Macroeconomic regimes and labour market policies
This chapter reviews the relation - functional and (where possible) causal - between macroeconomics and labour market policies in the OECD from the emergence of modern macroeconomics and labour market governance starting from the post-war boom years and ending with a glance at today’s crisis-ridden political economies. We define labour market policies in general terms as those that prepare workers for jobs, govern their life chances when they are in a job, and welfare policies that cover their income and employment chances when they are out of a job.

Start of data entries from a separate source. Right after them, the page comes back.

$ cat src/rtl/parity_pipe_gen_chk.sv
// Pipelined per-lane parity generator/checker with sticky error count and first-error tag.
// Optional PARITY_PIPE_INJECT_EN adds inj_lanes for forced bad-parity generation and check.

module parity_pipe_lane #(
    parameter int   LANE_W = 8,
    parameter logic SENSE  = 1'b1
) (
    input  logic              clk,
    input  logic              reset_n,
    input  logic              ld1,
    input  logic              ld2,
    input  logic              mode1,
    input  logic [LANE_W-1:0] data,
    input  logic              par,
    input  logic              inj,
    output logic              par_out,
    output logic              err
);
    logic x1, p1, i1;

    always_ff @(posedge clk or negedge reset_n) begin
        if (!reset_n) begin
            x1 <= 1'b0;
            p1 <= 1'b0;
            i1 <= 1'b0;
        end else if (ld1) begin
            x1 <= ^data;
            p1 <= par;
            i1 <= inj;
        end
    end

    // Injection inverts generated parity, or corrupts the supplied parity before compare.
    always_ff @(posedge clk or negedge reset_n) begin
        if (!reset_n) begin
            par_out <= 1'b0;
            err     <= 1'b0;
        end else begin
            if (ld2)
                par_out <= x1 ^ SENSE ^ (~mode1 & i1);
            err <= ld2 & mode1 & ((x1 ^ p1 ^ i1) != SENSE);
        end
    end
endmodule


$ cat config.mk
export PLATFORM = sky130hd
export DESIGN_NAME = parity_pipe_lane
export DESIGN_NICKNAME = d
export VERILOG_FILES = /design/src/rtl/parity_pipe_gen_chk.sv
export SDC_FILE = /design/constraint.sdc
export NUM_CORES = 1
export LEC_CHECK = 0
export BUFFER_PORTS_ARGS = -buffer_cell sky130_fd_sc_hd__buf_2
export CELL_PAD_IN_SITES_DETAIL_PLACEMENT = 0
export CELL_PAD_IN_SITES_GLOBAL_PLACEMENT = 1
export CORE_AREA = 5 5 42 44
export DETAILED_ROUTE_END_ITERATION = 8
export DIE_AREA = 0 0 47 49
export GPL_TIMING_DRIVEN = 0
export MAX_ROUTING_LAYER = met4
export PLACE_DENSITY = 0.6
export SLEW_MARGIN = 20
export SYNTH_ARGS = -nofsm -noshare
export SYNTH_HDL_FRONTEND = slang
export SYNTH_SLANG_ARGS = --single-unit
export TNS_END_PERCENT = 30
$ cat constraint.sdc
create_clock -name clk -period 1.9 [get_ports clk]
set_input_delay 0.095 -clock clk [delete_from_list [all_inputs] [get_ports clk]]
set_output_delay 0.095 -clock clk [all_outputs]
set_load 0.05 [all_outputs]
Yosys cells after proc, flatten, opt, wreduce, memory -nomap -nowiden
Index checks and enable logic that the tools add are counted.
{ "totals": {"regBits": 5, "in_bits": 15, "output_inout_bits": 2, "wordCells": 15} }
{ "classes": {"n_bitwise": 9, "reduce_logical": 1} }
{ "ops": {"columns": ["op", "n"], "rows": [
  ["$reduce_xor 8->1", 1],
  ["$and 1x1->1", 3],
  ["$not 1->1", 3],
  ["$xor 1x1->1", 3]
]} }

Logic depth before layout (Yosys ltp)
Gate-level depths: netlist of the first run.
{ "logic_depth": {"word_depth": 4, "depth_mapped": 4, "depth_no_buf": 4} }

Least setup slack after synthesis of the first run
Ideal clock, no wire load.
{ "synth_path": {"path_kind": "register to register", "from": "reg, netlist name par_out", "to": "reg par_out", "setup_ns": 0.125, "arrival_ns": 0.863, "required_ns": 1.775, "setup_slack_ns": 0.912, "path_stages_with_launch": 2, "path_buffers": 0, "period_less_slack_ns": 0.988, "cell_sequence": "dfrtp_1 > mux2_2"} }
{ "synth_rtl": {"columns": ["item", "line_no", "rtl"], "rows": [
  ["end signal, assigned", "40", "par_out <= x1 ^ SENSE ^ (~mode1 & i1);"],
  ["end, declared", "16", "output logic par_out,"]
]} }

Worst setup path in the final report of the first run
{ "layout_path": {"from": "reg i1", "to": "reg par_out"} }
{ "layout_between": {"elab_chain_len": 2} }
{ "layout_rtl": {"columns": ["item", "line_no", "rtl"], "rows": [
  ["start, declared", "19", "logic x1, p1, i1;"],
  ["start signal, assigned", "29", "i1 <= inj;"],
  ["$and 1x1->1", "40", null],
  ["$xor 1x1->1", "40", null]
]} }
Every way passes these cells.
A chain may end at the register's enable or synchronous reset.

We will examine how the post-war ‘Golden Age’ heralded a shift in the relation between macroeconomics and labour market policies as policy tools designed to support each other; and how the Thatcher-Reagan ‘monetarist’ revolution heralded a shift in the nature and orientation of labour market policies in the OECD, which gradually softened, but did not change in character, when social democrats appropriated it in the late 1990s.
| Item Type | Chapter |
|---|---|
| Keywords | Europe,Institutional change,Labour market institutions,Macro-economic policy,Policy regimes,Regime changes |
| Departments | European Institute |
| DOI | 10.4337/9781800880887.00014 |
| Date Deposited | 18 Dec 2023 11:24 |
| URI | https://researchonline.lse.ac.uk/id/eprint/121095 |
Explore Further
- https://www.e-elgar.com/ (Publisher)
- https://www.lse.ac.uk/european-institute/people/hanck%C3%A9-bob (Author)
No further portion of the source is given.